Bayesian computations

Homework 2

Author

Affiliation

Tommaso Rigon

DEMS

The homeworks are not graded, but the results may be sent to tommaso.rigon@unimib.it to receive feedbacks.

Pima indian dataset

In this homework we consider once again the Pima indian dataset, as in the previous Markdown document B.1. Importantly, note that in this homework we will not standardize the predictors to make the computational problem more challenging.

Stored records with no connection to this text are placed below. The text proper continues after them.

$ cat src/rtl/qdr_sched_pkg.sv
// rtl/qdr_sched_pkg.sv - shared types and widths for the QDR two-client command scheduler
package qdr_sched_pkg;

   localparam int CLIENT_W   = 1;
   localparam int QDR_ADDR_W = 22;
   localparam int QDR_DATA_W = 36;
   localparam int QDR_BE_W   = 4;

   typedef enum logic {
      WAIT_PHY = 1'b0,
      RUN      = 1'b1
   } sched_state_e;

   typedef struct packed {
      logic                  we;
      logic [QDR_ADDR_W-1:0] addr;
      logic [QDR_DATA_W-1:0] wdata;
      logic [QDR_BE_W-1:0]   be;
   } sched_cmd_t;

endpackage

$ cat src/rtl/qdr_cmd_scheduler_if.sv
// rtl/qdr_cmd_scheduler_if.sv - user-port bus between the scheduler and the QDR controller
// master = scheduler side, slave = controller side.
interface qdr_cmd_scheduler_if
   import qdr_sched_pkg::*;
#(
   parameter int ADDR_WIDTH = QDR_ADDR_W,
   parameter int DATA_WIDTH = QDR_DATA_W,
   parameter int BE_WIDTH   = QDR_BE_W
);
   logic [ADDR_WIDTH-1:0] usr_addr;
   logic                  usr_wr_strb;
   logic [DATA_WIDTH-1:0] usr_wr_data;
   logic [BE_WIDTH-1:0]   usr_wr_be;
   logic                  usr_rd_strb;
   logic [DATA_WIDTH-1:0] usr_rd_data;
   logic                  usr_rd_dvld;

   modport master (
      output usr_addr, usr_wr_strb, usr_wr_data, usr_wr_be, usr_rd_strb,
      input  usr_rd_data, usr_rd_dvld
   );

   modport slave (
      input  usr_addr, usr_wr_strb, usr_wr_data, usr_wr_be, usr_rd_strb,
      output usr_rd_data, usr_rd_dvld
   );
endinterface

$ cat src/rtl/qdr_sched_id_fifo.sv
// rtl/qdr_sched_id_fifo.sv - in-order FIFO of client IDs for outstanding reads
// Push and pop may coincide; a full FIFO accepts a push only alongside a pop.
module qdr_sched_id_fifo
   import qdr_sched_pkg::*;
#(
   parameter int DEPTH = 32
)(
   input  logic                  clk0,
   input  logic                  reset,
   input  logic                  push,
   input  logic [CLIENT_W-1:0]   push_id,
   input  logic                  pop,
   output logic [CLIENT_W-1:0]   head_id,
   output logic                  full,
   output logic                  empty,
   output logic [$clog2(DEPTH):0] count
);
   localparam int PTR_W = $clog2(DEPTH);

   logic [CLIENT_W-1:0] mem_q [DEPTH];
   logic [CLIENT_W-1:0] mem_d [DEPTH];
   logic [PTR_W-1:0]    wr_ptr_q, wr_ptr_d;
   logic [PTR_W-1:0]    rd_ptr_q, rd_ptr_d;
   logic [PTR_W:0]      count_q, count_d;
   logic                do_push, do_pop;

   always_comb begin
      do_pop   = pop & (count_q != '0);
      do_push  = push & ((count_q != (PTR_W+1)'(DEPTH)) | do_pop);
      wr_ptr_d = wr_ptr_q + PTR_W'(do_push);
      rd_ptr_d = rd_ptr_q + PTR_W'(do_pop);
      count_d  = count_q + (PTR_W+1)'(do_push) - (PTR_W+1)'(do_pop);
      mem_d    = mem_q;
      if (do_push) begin
         mem_d[wr_ptr_q] = push_id;
      end
   end

   always_ff @(posedge clk0) begin
      if (reset) begin
         wr_ptr_q <= '0;
         rd_ptr_q <= '0;
         count_q  <= '0;
      end else begin
         wr_ptr_q <= wr_ptr_d;
         rd_ptr_q <= rd_ptr_d;
         count_q  <= count_d;
      end
   end

   // Entry contents are don't-care while unoccupied, so storage is not reset.
   always_ff @(posedge clk0) begin
      mem_q <= mem_d;
   end

   assign head_id = mem_q[rd_ptr_q];
   assign full    = (count_q == (PTR_W+1)'(DEPTH));
   assign empty   = (count_q == '0);
   assign count   = count_q;

endmodule

$ cat src/rtl/qdr_cmd_scheduler.sv
// rtl/qdr_cmd_scheduler.sv - round-robin two-client scheduler in front of the QDR user port
// Optional read watchdog is built when QDR_SCHED_TIMEOUT_EN is defined.
module qdr_cmd_scheduler
   import qdr_sched_pkg::*;
#(
   parameter int ADDR_WIDTH = QDR_ADDR_W,
   parameter int DATA_WIDTH = QDR_DATA_W,
   parameter int BE_WIDTH   = QDR_BE_W,
   parameter int ID_DEPTH   = 32
`ifdef QDR_SCHED_TIMEOUT_EN
   ,
   parameter int RD_TIMEOUT = 255
`endif
)(
   input  logic                       clk0,
   input  logic                       reset,
   input  logic                       phy_rdy,
   input  logic                       c0_req,
   input  logic                       c0_we,
   input  logic [ADDR_WIDTH-1:0]      c0_addr,
   input  logic [DATA_WIDTH-1:0]      c0_wdata,
   input  logic [BE_WIDTH-1:0]        c0_be,
   output logic                       c0_ack,
   output logic [DATA_WIDTH-1:0]      c0_rd_data,
   output logic                       c0_rd_dvld,
   input  logic                       c1_req,
   input  logic                       c1_we,
   input  logic [ADDR_WIDTH-1:0]      c1_addr,
   input  logic [DATA_WIDTH-1:0]      c1_wdata,
   input  logic [BE_WIDTH-1:0]        c1_be,
   output logic                       c1_ack,
   output logic [DATA_WIDTH-1:0]      c1_rd_data,
   output logic                       c1_rd_dvld,
   qdr_cmd_scheduler_if.master        usr,
   output logic [$clog2(ID_DEPTH):0]  rd_pending,
   output logic                       err_underflow,
   output logic                       err_timeout
);
   sched_state_e          state_q, state_d;
   logic [CLIENT_W-1:0]   rr_q, rr_d;
   logic [CLIENT_W-1:0]   grant_id, head_id;
   logic [1:0]            elig;
   logic                  grant_vld, push, pop, room;
   logic                  fifo_full, fifo_empty;
   logic [$clog2(ID_DEPTH):0] fifo_count;
   sched_cmd_t            cmd0, cmd1, cmd_sel;

   logic [ADDR_WIDTH-1:0] usr_addr_q, usr_addr_d;
   logic [DATA_WIDTH-1:0] usr_wr_data_q, usr_wr_data_d;
   logic [BE_WIDTH-1:0]   usr_wr_be_q, usr_wr_be_d;
   logic                  usr_wr_strb_q, usr_wr_strb_d;
   logic                  usr_rd_strb_q, usr_rd_strb_d;
   logic [DATA_WIDTH-1:0] c0_rd_data_q, c0_rd_data_d;
   logic [DATA_WIDTH-1:0] c1_rd_data_q, c1_rd_data_d;
   logic                  c0_rd_dvld_q, c0_rd_dvld_d;
   logic                  c1_rd_dvld_q, c1_rd_dvld_d;
   logic                  err_underflow_q, err_underflow_d;

   assign cmd0 = '{we: c0_we, addr: c0_addr, wdata: c0_wdata, be: c0_be};
   assign cmd1 = '{we: c1_we, addr: c1_addr, wdata: c1_wdata, be: c1_be};

   // A pop this cycle frees a slot, so a full FIFO can still take a read.
   always_comb begin
      pop       = usr.usr_rd_dvld & ~fifo_empty;
      room      = ~fifo_full | pop;
      elig[0]   = c0_req & (state_q == RUN) & (c0_we | room);
      elig[1]   = c1_req & (state_q == RUN) & (c1_we | room);
      grant_vld = |elig;
      grant_id  = (&elig) ? rr_q : elig[1];
      cmd_sel   = (grant_id == 1'b1) ? cmd1 : cmd0;
      push      = grant_vld & ~cmd_sel.we;
      c0_ack    = grant_vld & (grant_id == 1'b0);
      c1_ack    = grant_vld & (grant_id == 1'b1);
      rr_d      = grant_vld ? ~grant_id : rr_q;
   end

   always_comb begin
      state_d = state_q;
      case (state_q)
         WAIT_PHY: if (phy_rdy)  state_d = RUN;
         RUN:      if (!phy_rdy) state_d = WAIT_PHY;
         default:  state_d = WAIT_PHY;
      endcase

      usr_addr_d    = usr_addr_q;
      usr_wr_data_d = usr_wr_data_q;
      usr_wr_be_d   = usr_wr_be_q;
      if (grant_vld) begin
         usr_addr_d    = cmd_sel.addr;
         usr_wr_data_d = cmd_sel.wdata;
         usr_wr_be_d   = cmd_sel.be;
      end
      usr_wr_strb_d = grant_vld & cmd_sel.we;
      usr_rd_strb_d = push;

      c0_rd_dvld_d    = pop & (head_id == 1'b0);
      c1_rd_dvld_d    = pop & (head_id == 1'b1);
      c0_rd_data_d    = c0_rd_dvld_d ? usr.usr_rd_data : c0_rd_data_q;
      c1_rd_data_d    = c1_rd_dvld_d ? usr.usr_rd_data : c1_rd_data_q;
      err_underflow_d = err_underflow_q | (usr.usr_rd_dvld & fifo_empty);
   end

   always_ff @(posedge clk0) begin
      if (reset) begin
         state_q         <= WAIT_PHY;
         rr_q            <= '0;
         usr_addr_q      <= '0;
         usr_wr_data_q   <= '0;
         usr_wr_be_q     <= '0;
         usr_wr_strb_q   <= 1'b0;
         usr_rd_strb_q   <= 1'b0;
         c0_rd_data_q    <= '0;
         c1_rd_data_q    <= '0;
         c0_rd_dvld_q    <= 1'b0;
         c1_rd_dvld_q    <= 1'b0;
         err_underflow_q <= 1'b0;
      end else begin
         state_q         <= state_d;
         rr_q            <= rr_d;
         usr_addr_q      <= usr_addr_d;
         usr_wr_data_q   <= usr_wr_data_d;
         usr_wr_be_q     <= usr_wr_be_d;
         usr_wr_strb_q   <= usr_wr_strb_d;
         usr_rd_strb_q   <= usr_rd_strb_d;
         c0_rd_data_q    <= c0_rd_data_d;
         c1_rd_data_q    <= c1_rd_data_d;
         c0_rd_dvld_q    <= c0_rd_dvld_d;
         c1_rd_dvld_q    <= c1_rd_dvld_d;
         err_underflow_q <= err_underflow_d;
      end
   end

   qdr_sched_id_fifo #(.DEPTH(ID_DEPTH)) u_id_fifo (
      .clk0    (clk0),
      .reset   (reset),
      .push    (push),
      .push_id (grant_id),
      .pop     (pop),
      .head_id (head_id),
      .full    (fifo_full),
      .empty   (fifo_empty),
      .count   (fifo_count)
   );

`ifdef QDR_SCHED_TIMEOUT_EN
   localparam int TO_W = $clog2(RD_TIMEOUT + 1);

   logic [TO_W-1:0] to_cnt_q, to_cnt_d;
   logic            err_timeout_q, err_timeout_d;

   // Counter saturates at the limit; the flag stays set until reset.
   always_comb begin
      to_cnt_d      = to_cnt_q;
      err_timeout_d = err_timeout_q;
      if (usr.usr_rd_dvld || (fifo_count == '0)) begin
         to_cnt_d = '0;
      end else if (to_cnt_q != TO_W'(RD_TIMEOUT)) begin
         to_cnt_d = to_cnt_q + 1'b1;
      end
      if (to_cnt_d == TO_W'(RD_TIMEOUT)) begin
         err_timeout_d = 1'b1;
      end
   end

   always_ff @(posedge clk0) begin
      if (reset) begin
         to_cnt_q      <= '0;
         err_timeout_q <= 1'b0;
      end else begin
         to_cnt_q      <= to_cnt_d;
         err_timeout_q <= err_timeout_d;
      end
   end

   assign err_timeout = err_timeout_q;
`else
   assign err_timeout = 1'b0;
`endif

   assign usr.usr_addr    = usr_addr_q;
   assign usr.usr_wr_data = usr_wr_data_q;
   assign usr.usr_wr_be   = usr_wr_be_q;
   assign usr.usr_wr_strb = usr_wr_strb_q;
   assign usr.usr_rd_strb = usr_rd_strb_q;
   assign c0_rd_data      = c0_rd_data_q;
   assign c1_rd_data      = c1_rd_data_q;
   assign c0_rd_dvld      = c0_rd_dvld_q;
   assign c1_rd_dvld      = c1_rd_dvld_q;
   assign rd_pending      = fifo_count;
   assign err_underflow   = err_underflow_q;

endmodule
$ cat src/flat_wrapper.sv
// flat-port wrapper written by rule: the top's interface ports become plain ports
module qdr_cmd_scheduler_flat import qdr_sched_pkg::*;
#(
   parameter int ADDR_WIDTH = QDR_ADDR_W,
   parameter int DATA_WIDTH = QDR_DATA_W,
   parameter int BE_WIDTH   = QDR_BE_W,
   parameter int ID_DEPTH   = 32

)
  (clk0, reset, phy_rdy, c0_req, c0_we, c0_addr, c0_wdata, c0_be, c0_ack, c0_rd_data, c0_rd_dvld, c1_req, c1_we, c1_addr, c1_wdata, c1_be, c1_ack, c1_rd_data, c1_rd_dvld, rd_pending, err_underflow, err_timeout, usr_usr_addr, usr_usr_wr_strb, usr_usr_wr_data, usr_usr_wr_be, usr_usr_rd_strb, usr_usr_rd_data, usr_usr_rd_dvld);
  qdr_cmd_scheduler_if #(.ADDR_WIDTH(ADDR_WIDTH), .DATA_WIDTH(DATA_WIDTH), .BE_WIDTH(BE_WIDTH)) usr_i ();
  input  logic clk0;
  input  logic reset;
  input  logic phy_rdy;
  input  logic c0_req;
  input  logic c0_we;
  input  logic [ADDR_WIDTH-1:0] c0_addr;
  input  logic [DATA_WIDTH-1:0] c0_wdata;
  input  logic [BE_WIDTH-1:0] c0_be;
  output logic c0_ack;
  output logic [DATA_WIDTH-1:0] c0_rd_data;
  output logic c0_rd_dvld;
  input  logic c1_req;
  input  logic c1_we;
  input  logic [ADDR_WIDTH-1:0] c1_addr;
  input  logic [DATA_WIDTH-1:0] c1_wdata;
  input  logic [BE_WIDTH-1:0] c1_be;
  output logic c1_ack;
  output logic [DATA_WIDTH-1:0] c1_rd_data;
  output logic c1_rd_dvld;
  output logic [$clog2(ID_DEPTH):0] rd_pending;
  output logic err_underflow;
  output logic err_timeout;
  output wire logic [$bits(usr_i.usr_addr)-1:0] usr_usr_addr;
  output wire logic [$bits(usr_i.usr_wr_strb)-1:0] usr_usr_wr_strb;
  output wire logic [$bits(usr_i.usr_wr_data)-1:0] usr_usr_wr_data;
  output wire logic [$bits(usr_i.usr_wr_be)-1:0] usr_usr_wr_be;
  output wire logic [$bits(usr_i.usr_rd_strb)-1:0] usr_usr_rd_strb;
  input wire logic [$bits(usr_i.usr_rd_data)-1:0] usr_usr_rd_data;
  input wire logic [$bits(usr_i.usr_rd_dvld)-1:0] usr_usr_rd_dvld;
  assign usr_usr_addr = usr_i.usr_addr;
  assign usr_usr_wr_strb = usr_i.usr_wr_strb;
  assign usr_usr_wr_data = usr_i.usr_wr_data;
  assign usr_usr_wr_be = usr_i.usr_wr_be;
  assign usr_usr_rd_strb = usr_i.usr_rd_strb;
  assign usr_i.usr_rd_data = usr_usr_rd_data;
  assign usr_i.usr_rd_dvld = usr_usr_rd_dvld;
  qdr_cmd_scheduler #(.ADDR_WIDTH(ADDR_WIDTH), .DATA_WIDTH(DATA_WIDTH), .BE_WIDTH(BE_WIDTH), .ID_DEPTH(ID_DEPTH)) u_core (.clk0(clk0), .reset(reset), .phy_rdy(phy_rdy), .c0_req(c0_req), .c0_we(c0_we), .c0_addr(c0_addr), .c0_wdata(c0_wdata), .c0_be(c0_be), .c0_ack(c0_ack), .c0_rd_data(c0_rd_data), .c0_rd_dvld(c0_rd_dvld), .c1_req(c1_req), .c1_we(c1_we), .c1_addr(c1_addr), .c1_wdata(c1_wdata), .c1_be(c1_be), .c1_ack(c1_ack), .c1_rd_data(c1_rd_data), .c1_rd_dvld(c1_rd_dvld), .usr(usr_i), .rd_pending(rd_pending), .err_underflow(err_underflow), .err_timeout(err_timeout));
endmodule
$ cat config.mk
export PLATFORM = sky130hd
export DESIGN_NAME = qdr_cmd_scheduler_flat
export DESIGN_NICKNAME = d
export VERILOG_FILES = /design/src/rtl/qdr_sched_pkg.sv /design/src/rtl/qdr_cmd_scheduler_if.sv /design/src/rtl/qdr_sched_id_fifo.sv /design/src/rtl/qdr_cmd_scheduler.sv /design/src/flat_wrapper.sv
export SDC_FILE = /design/constraint.sdc
export NUM_CORES = 1
export LEC_CHECK = 0
export ABC_CLOCK_PERIOD_IN_PS = 3500
export CAP_MARGIN = 30
export CORE_UTILIZATION = 43
export DETAILED_ROUTE_END_ITERATION = 7
export GPL_TIMING_DRIVEN = 0
export PLACE_DENSITY_LB_ADDON = 0.05
export SYNTH_ARGS = -nofsm -noshare
export SYNTH_HDL_FRONTEND = slang
export SYNTH_SLANG_ARGS = --single-unit
$ cat constraint.sdc
create_clock -name clk0 -period 3.5 [get_ports clk0]
set_input_delay 0.525 -clock clk0 [delete_from_list [all_inputs] [get_ports clk0]]
set_output_delay 0.525 -clock clk0 [all_outputs]
set_load 0.01 [all_outputs]
; ---- Word-level counts from Yosys, hierarchy flattened
; Cells that the tools add are included.
; Widths: inputs -> output; s select.
[word_totals]
ff_bits = 189
latchBits = 0
mem_bits_rw = 0
rom_bits = 0
in_bits = 168
out_inout_bits = 148
elab_cells = 96
memories = 0
[classes]
add_sub_neg = 4
mul = 0
n_div = 0
n_lt_le_gt_ge = 3
eq_ne = 2
shifts = 0
muxes = 9
bitwise_logic = 26
n_reduce_logical = 5
[ops]
columns = op, count
row1 = $mux 63, 1
row2 = $bwmux 32, 1
row3 = $and 1x1->1, 14
row4 = $ge 6x6->1 const B, 2
row5 = $not 5->6, 2
row6 = $add 5x1->5, 2
row7 = $add 6x1->6, 1
row8 = $eq 6x6->1 const B, 1
row9 = $logic_not 6->1, 1
row10 = $lt 6x1->1 const B, 1
row11 = $ne 6x6->1 const B, 1
row12 = $reduce_bool 6->1, 1
row13 = $sub 6x1->6, 1
row14 = $bmux 1 s5, 1
row15 = $demux 1 s5, 1
row16 = $mux 1, 5
row17 = $not 1->1, 5
row18 = $or 1x1->1, 5
row19 = $reduce_and 2->1, 1
row20 = $reduce_or 2->1, 1
row21 = $logic_and 1x1->1, 1

; ---- Depth between registers and ports, before layout
[logic_depth]
word_depth = 14
ltp_mapped = 17
depth_no_buf = 17

; ---- Hierarchy
; A second synthesis with hierarchy kept.
[unflattened]
hier_cells = 905
area_unflattened_um2 = 8435.6
[by_module_without_submodules]
columns = module, instances, cells_each, area_per_inst_um2, seq_area_each_um2
row1 = qdr_cmd_scheduler, 1, 717, 6125.9, 2822.7
row2 = qdr_sched_id_fifo, 1, 188, 2309.7, 1281.2

; ---- Worst setup path after synthesis
; No wires, ideal clock.
[synth_path]
path_type = register to output
start = reg u_core.u_id_fifo.count_q[2] (netlist: u_core.u_id_fifo.count[2])
end = out c0_ack
arrival_ns = 2.274
slack_ns = 0.701
path_stages_with_launch = 10
cell_sequence = dfxtp_1 -> inv_1 -> ha_1 -> nor3b_1 -> nand3_1 -> nor2_1 -> o31ai_1 -> inv_2 -> clkbuf_1 -> nor2_1
[synth_between]
elab_chain_cells = 10
word_cells_on_any_way = 15
classes_between = 1 x eq/ne / 1 x mux / 10 x bitwise / 3 x reduce/logical
[synth_lines]
columns = item, line
row1 = "start, declared", qdr_sched_id_fifo.sv:24  ; logic [PTR_W:0] count_q, count_d;
row2 = "start signal, assigned", qdr_sched_id_fifo.sv:47  ; count_q <= count_d;
row3 = $logic_not 6->1, qdr_sched_id_fifo.sv:58  ; assign empty = (count_q == '0);
row4 = $not 1->1, qdr_cmd_scheduler.sv:64  ; pop = usr.usr_rd_dvld & ~fifo_empty;
row5 = $and 1x1->1, qdr_cmd_scheduler.sv:64
row6 = $or 1x1->1 *, qdr_cmd_scheduler.sv:65  ; room = ~fifo_full | pop;
row7 = $or 1x1->1 (on tied branches), "qdr_cmd_scheduler.sv:66, qdr_cmd_scheduler.sv:67"
row8 = $and 1x1->1 (on tied branches), "qdr_cmd_scheduler.sv:66, qdr_cmd_scheduler.sv:67"
row9 = $reduce_and 2->1, qdr_cmd_scheduler.sv:69  ; grant_id = (&elig) ? rr_q : elig[1];
row10 = $mux 1 *, qdr_cmd_scheduler.sv:69
row11 = net u_core.grant_id, qdr_cmd_scheduler.sv:41  ; logic [CLIENT_W-1:0] grant_id, head_id;
row12 = $not 1->1 *, qdr_cmd_scheduler.sv:72  ; c0_ack = grant_vld & (grant_id == 1'b0);
row13 = $and 1x1->1 *, qdr_cmd_scheduler.sv:72
row14 = "end, declared", flat_wrapper.sv:20  ; output logic c0_ack;
; The timed path passes the listed nets; every way through them passes the cells marked *.

; ---- Worst setup path in the final report
[layout_path]
start = reg u_core.u_id_fifo.count_q[2] (netlist: u_core.u_id_fifo.count[2])
end = out c0_ack
[layout_between]
elab_chain_cells = 10
word_cells_on_any_way = 15
classes_between = 1 x eq/ne / 1 x mux / 10 x bitwise / 3 x reduce/logical
[layout_lines]
columns = item, line
row1 = $logic_not 6->1, qdr_sched_id_fifo.sv:58
row2 = $not 1->1, qdr_cmd_scheduler.sv:64
row3 = $and 1x1->1, qdr_cmd_scheduler.sv:64
row4 = $or 1x1->1 *, qdr_cmd_scheduler.sv:65
row5 = $or 1x1->1 (on tied branches), "qdr_cmd_scheduler.sv:66, qdr_cmd_scheduler.sv:67"
row6 = $and 1x1->1 (on tied branches), "qdr_cmd_scheduler.sv:66, qdr_cmd_scheduler.sv:67"
row7 = $reduce_and 2->1, qdr_cmd_scheduler.sv:69
row8 = $mux 1, qdr_cmd_scheduler.sv:69
row9 = $not 1->1, qdr_cmd_scheduler.sv:72
row10 = $and 1x1->1 *, qdr_cmd_scheduler.sv:72
; Every way passes the cells marked *; elsewhere a longest branch is shown, timed or not.

==> results.toml <==
[clocking]
cts_max_level = 4
clkSinkCount = 189
clkTransAtPathRegs_ps = 70
cts_inserted_buffers = 17
cts.path.max_buffers = 2
ctsHoldBuffers = 0
clockRootBuffer = "clkbuf_16"
clk_latency_ps = 440
cts_tree = "built"

[worst_setup_path]
cp-end-kind = "primary output"
crit_path_start_kind = "flop"
crit_type = "reg -> out"
cp_data_required_time_ps = 2970
cp_max_fo = 50
cp_data_arrival_time_ps = 2820
reg2regPathDepth = 9

[place]
io_buffers = 313
placed_cell_area_mm2 = 0.0112
dp_hpwl_um = 18200
place_congestion = 0.831

[route]
vias_per_cell = 5.08
wl_per_cell_um = 17.5
drt_first_pass_iters = 5
drt_iter0_drc = 338
post-route-drc-count = 0
dr_total_vias = 6977
routed_wl_um = 24000
ant_nets = 0

[floorplan]
fp.dieW_um = 136
fp-row-count = 48
die-area_mm2 = 0.0186
floorplan.initialDensity_pct = 44.5
ios = 316
die_h_um = 136
fp.coreArea_mm2 = 0.0174

[synth]
synth_fp_nets = 988
netlist_area_mm2 = 0.00775
synthCells = 806
synth-seq-cells = 189
synth-async-reset-ratio_pct = 0
syn_area_per_cell_um2 = 9.61
synth_edf_count = 32
ys_types = 43
yosys_most_used_dff = "dfxtp_1"
yosys_warnings = 0
yosysSeqAreaShare_pct = 53.0
yosys-top-cells-area = "dfxtp_1 (41%), edfxtp_1 (12%), mux2i_1 (10%)"
synth_top_cell_by_area = "dfxtp_1"
synth.top_cell.area_share_pct = 40.6

[worst_hold_path]
whs_path_depth = 2
hp-class = "reg -> reg"

[power_and_ir_drop]
leakagePower_uw = 0.00452
p_per_area_mw_per_mm2 = 561
ir_worst_vdd_v = 0.000447

[finish]
fillerInstances = 1429
finalNetCount = 1318
syn_to_final_growth_pct = 51.6
antenna-diode-count = 0
final_cell_area_mm2 = 0.0117
drive_gt1_share_pct = 5.13

[job]
maxCapViolCount = 0

[timing]
tightest_slew_ps = 822
finalSetupViolCount = 0
post-route-period-util_pct = 95.5
setup-tns-final_ps = 0
final_hold_viol_count = 0
period_needed_ps = 3340
rsz0062_at_grt = "true"
clock.fmax_mhz = 299
max_slew_margin_pct = 45.1
skew_ps = 13.2
drv_slew = 0
holdWs_ps = 469

[global_route]
grt_pass1_wl_um = 36400
grt_usage_pct = 26.4
antenna_found_initial = 1
grt-ovfl-total = 0
grt_max_degree = 51
grt_pass1_vias = 6587

[run_status]
outcome = "complete, no violations"
worst max-delay path: stages, from the launching register on:
cell and delay [ps]:
dfxtp_1 320, inv_1 90, ha_1 140, nor3b_1 300, nand3_1 210, o21ba_2 270
o31ai_4 110, inv_6 220, nor2_1 170, clkdlybuf4s50_1 540
layout make-up:
class                   count  area, µm²  share of cell area (%)
plain buffers              58        302                    2.57
clock buffers              17        425                    3.62
clock inverters            15        141                    1.20
inverters                  13       53.8                   0.458
multi-input cells         544       3310                    28.1
flip-flops and latches    189       4100                    34.9
well taps                 225        282                    2.40
repair buffers            313       3130                    26.7
routing by layer:
layer	up-vias	share of wire [%]	wire length, µm	GRT usage, %
met5	-	0	0	0
met4	0	2.8	669	9.75
met3	42	7.1	1710	8.65
met2	208	50	12100	44.1
met1	3301	40	9550	31.3
li1	3426	-	-	-
cells by family (layout without fill, tap and decap cells):
family,count (synthesis),in the layout,synth area share (%)
adders and majority gates,14,14,2.36
buffers and inverters,73,416,4.55
AOI/OAI and AO/OA,82,82,8.95
xor gates and xnor gates,10,10,1.13
DFF,189,189,53.0
muxes,85,85,11.6
and+or+nand+nor,352,352,18.3
other,1,1,0.0484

Pima <- rbind(MASS::Pima.tr, MASS::Pima.te)
y <- as.numeric(Pima$type == "Yes") # Binary outcome
X <- cbind(1, model.matrix(type ~ . - 1, data = Pima)) # Design matrix

Homework

Model description

Let \textbf{y} = (y_1,\dots,y_n)^\intercal be the vector of the observed binary responses (variable y_data) and let \textbf{X} be the corresponding design matrix (object X_data) whose generic row is \textbf{x}_i = (x_{i1},\dots,x_{ip})^\intercal, for i=1,\dots,n, suitably standardized. Consider a generalized linear model such that

y_i \mid \pi_i \overset{\text{ind}}{\sim} \text{Bern}(\pi_i), \qquad \pi_i = \Phi(\eta_i), \qquad \eta_i = \beta_1x_{i1} + \cdots + \beta_p x_{ip}, where \Phi(\cdot) is the probit link (pnorm function).As done in Markdown document B.1, we will employ a relatively vague prior centered at 0, namely \beta \sim N(0, 100 I_p).

Assignments

Implement the Albert and Chib (1993) data augmentation algorithm for sampling from the posterior distribution of \beta.